Já a filha Giovanna, desde pequenininha, já ouviu o “chamado” da fibra. “Meu pai dizia que quando a gente era picado pelo bichinho do algodão, não saía mais dele”, rememora Giovanna, que hoje, aos 24 anos, atua no comercial da empresa e tem também foco em operações no destino.
“Foi um caminho natural, trabalhar com algodão, e, aqui, na AG. Antes, eu vinha só para observar mesmo. Para entender como tudo funcionava. Daí, comecei a executar um pouquinho algumas funções, a ajudar onde eu podia, a ficar mais do lado do meu pai, acompanhando-o nas reuniões, só como ouvinte”, conta. “Foi bem legal porque eu pude, obviamente, passar mais tempo com ele e aprender muito sobre essa parte comercial, vendo o jeito como ele sempre lidou com os clientes, o que, de fato, sempre foi um tratamento diferenciado, na minha visão”, complementa.
O gosto pelo algodão e as contingências do destino permitiram à família Freitas intensificar um convívio com Carlinhos que, infelizmente, seria interrompido. Em janeiro de 2024, ele faleceu, mas, hoje, Adriana e a filha Giovanna levam adiante o legado de Carlos Freitas. Em breve, provavelmente, mais um Freitas vai ajudar a levar a puxar o fio desse novelo, João Vítor, que agora está com 13 anos.

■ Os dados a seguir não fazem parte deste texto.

This design comes from an exercise in tuning for small area, a short achievable clock period and few clock cycles per item on the open sky130 flow, not from production work.
Function was checked by simulation only, so behaviour that the tests miss may differ from the original.
Power and IR drop assume default switching activity.

job 2825:
Design ccp_link, start of the top module:
module ccp_link (
    input  wire        clk,
    input  wire        rst,         
    input  wire        op_valid,
    output wire        op_ready,
    input  wire [7:0]  op_sel,
    input  wire [7:0]  op_a,
    input  wire [7:0]  op_b,
    input  wire [63:0] op_d,
    input  wire [3:0]  op_len,
    input  wire        op_ext,
    output reg         rsp_valid,
    output reg  [2:0]  rsp_err,
    output reg  [63:0] rsp_data,
    output reg         rsp_reply,
    output reg         rsp_known,
    output reg  [3:0]  rsp_member
);
Size: about 610 cells after synthesis, ~170 I/O pins, about 0.0054 mm^2 of cells after synthesis.
clock: 4.0 ns
lec_check: 0
cap_margin: 20
core_margin: 2
core_utilization: 40
setup_slack_margin: 2.6
slew_margin: 20
tns_end_percent: 0
standard.sh (not shown) runs the stock make flow with config.mk's settings and CLKGATE_MAP_FILE= SYNTH_SCRIPT=/design/flow/synth_recipe.tcl, a recipe that flattens the netlist after the stock synthesis.
==> flow/flow/run.sh <==
#!/bin/bash
# The standard layout (the standard.sh, the same ORFS make call) with two changes:
#  - the port buffers are the smallest plain buffer, sky130_fd_sc_hd__buf_1,
#    instead of the one buffer_ports picks itself;
#  - the slow 4-high stacks (or4/nor4 and their b/bb forms, a2111/o2111) and the
#    3-input xor cells are kept out of synthesis and repair (DONT_USE_CELLS is
#    extended, the platform's own list is still appended by the platform config).
# Each ORFS step writes its own log under orfs/logs/; make's output goes to standard.log.
set -e
slow=""
for c in or4 or4b or4bb nor4 nor4b nor4bb xor3 xnor3 a2111o a2111oi o2111a o2111ai; do
  for s in 0 1 2 4; do slow="$slow sky130_fd_sc_hd__${c}_$s"; done
done
cp config.mk flow_config.mk
echo "export DONT_USE_CELLS = $slow" >> flow_config.mk
sed "s#DESIGN_CONFIG=[^ ]*#DESIGN_CONFIG=$PWD/flow_config.mk#" standard.sh > flow_standard.sh
export BUFFER_PORTS_ARGS="-buffer_cell sky130_fd_sc_hd__buf_1"
bash flow_standard.sh > standard.log 2>&1
Testbench counts of job 2825, summed over its fixed seeds: cycles 4,248, items 4,232.
> inputs changed (job 2825 -> job 5361)
--- a/flow/config.mk
+++ b/flow/config.mk
@@ -8,6 +8,6 @@
 export CAP_MARGIN = 20
 export CORE_MARGIN = 2
-export CORE_UTILIZATION = 40
-export SETUP_SLACK_MARGIN = 2.6
+export CORE_UTILIZATION = 80
+export SETUP_SLACK_MARGIN = 2.3
 export SLEW_MARGIN = 20
 export TNS_END_PERCENT = 0
Results
- Diff job 2825 -> job 5361 | x dimension of the die | decrease of 28%
- [job 5361 vs job 2825] initial cell density of the core: higher in job 5361
- Reported for job 2825 and job 5361, adder and majority cell fraction of the synthesized area turned out identical to the last digit.
- Reported for job 2825 and job 5361, sequential fraction of the synthesis area turned out identical to the last digit.
- Status(job 5361) = ERROR, stage = global placement (3_3_place_gp)
- Job 2825 | status: complete | timing, DRC, antenna: pass
- Diff job 5361..job 2825 | proportion of synthesized area in mux cells | unchanged
- Diff job 2825 -> job 5361: mean post-synth cell area did not really move; site row count decreased 13; vertical extent of the die -28%.
Inputs modified between job 5361 and job 7162:
--- a/flow/config.mk
+++ b/flow/config.mk
@@ -8,6 +8,6 @@
 export CAP_MARGIN = 20
 export CORE_MARGIN = 2
-export CORE_UTILIZATION = 80
-export SETUP_SLACK_MARGIN = 2.3
+export CORE_UTILIZATION = 40
+export SETUP_SLACK_MARGIN = 1.9
 export SLEW_MARGIN = 20
 export TNS_END_PERCENT = 0
- In summary, job 7162 completed successfully, with a layout that passed the timing, DRC and antenna checks.
- Row count up 45% in job 7162 wrt job 5361
- Reported for job 7162 and job 5361, total of flip-flops plus latches after synthesis turned out identical to the last digit.
- From job 7162 to job 5361, unique cell type count in the Yosys netlist did not move at all.
- Against job 5361, job 7162 comes in 34 um higher on height of the die.
- Between job 7162 and job 5361, the area after synthesis figures differ only marginally.
- On chip width: between job 7162 and job 5361, it ends up lower for job 5361.

Another version of the RTL of ccp_link (not shown whole).
Size in the first run: about 610 cells after synthesis, about 170 I/O pins.
clock: 4.0 ns
lec_check: 0
cap_margin: 20
core_margin: 2
core_utilization: 40
setup_slack_margin: 2.2
slew_margin: 20
synth_hierarchical: 1
synth_minimum_keep_size: 0
tns_end_percent: 0
==> flow/flow/run.sh <==
#!/bin/bash
# The standard layout, with the port buffers made from the smallest plain
# buffer (sky130_fd_sc_hd__buf_1) instead of the one buffer_ports picks itself.
# Each ORFS step writes its own log under orfs/logs/; make's output goes to standard.log.
export BUFFER_PORTS_ARGS="-buffer_cell sky130_fd_sc_hd__buf_1"
bash standard.sh > standard.log 2>&1
The starting point finished with timing, DRC and antenna clean.
Testbench counts at the start, summed over its fixed seeds: cycles 4,248, items 4,232.
Rerun with:
Settings changed: SETUP_SLACK_MARGIN 2.2 to unset, SYNTH_HIERARCHICAL 1 to unset, SYNTH_MINIMUM_KEEP_SIZE 0 to unset, TNS_END_PERCENT 0 to unset.
Effect: The new run went through all stages and came out clean. Power came out lower by 14%. Die area falls by 3.3%. Synthesized cell count stays the same. Design area came out lower by 6.3%. Count of clock-buffer cells in the layout is higher by 1. Non-clock buffer count fell by 7.

-- re-timing with driven ports --
In the flow no input, the clock included, has a driving cell. The finished layouts below were timed again as built, in two steps.
Step 1 sets driving cells, clkbuf_16 on the clock port and buf_2 on the other inputs (assumed; they add their load-dependent delay and slew).
Step 2 times the ports against the registers' clock, not the clock port: input delays grow and output delays shrink by t, the midpoint of the rising clock arrivals with the driver on.
Slacks: ideal ports / drivers / drivers and shift; pairs: ideal ports / drivers.
run | t, ns | slack for setup (ns) | worst setup path at the end | slew at the worst register clock pin (ns) | worst slew at a driven data input, ns
job 2825 | 0.397 | 1.867 / 1.888 / 1.491 | input to register | 0.07 / 0.07 | 0.05
job 7162 | 0.397 | 1.861 / 1.879 / 1.482 | input to register | 0.07 / 0.07 | 0.04
the first run of note 2 | 0.396 | 1.571 / 1.594 / 1.199 | input to register | 0.08 / 0.08 | 0.06
the second run of note 2 | 0.398 | 0.817 / 0.839 / 0.442 | input to register | 0.07 / 0.07 | 0.05
After both steps setup and hold are still met in every run listed. For job 7162, which loses most, drivers alone change the setup slack by +0.018 ns; drivers and shift together by -0.379 ns.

“Esse, com certeza, já está ‘contaminado’ pelo mesmo amor pelo algodão, que está na família. Seja na AG Surveyors ou nas muitas empresas pelas quais Carlos passou, ele contribuiu para o algodão brasileiro, e tenho certeza de que está muito feliz em saber que estamos levando essa paixão adiante”, finaliza Adriana.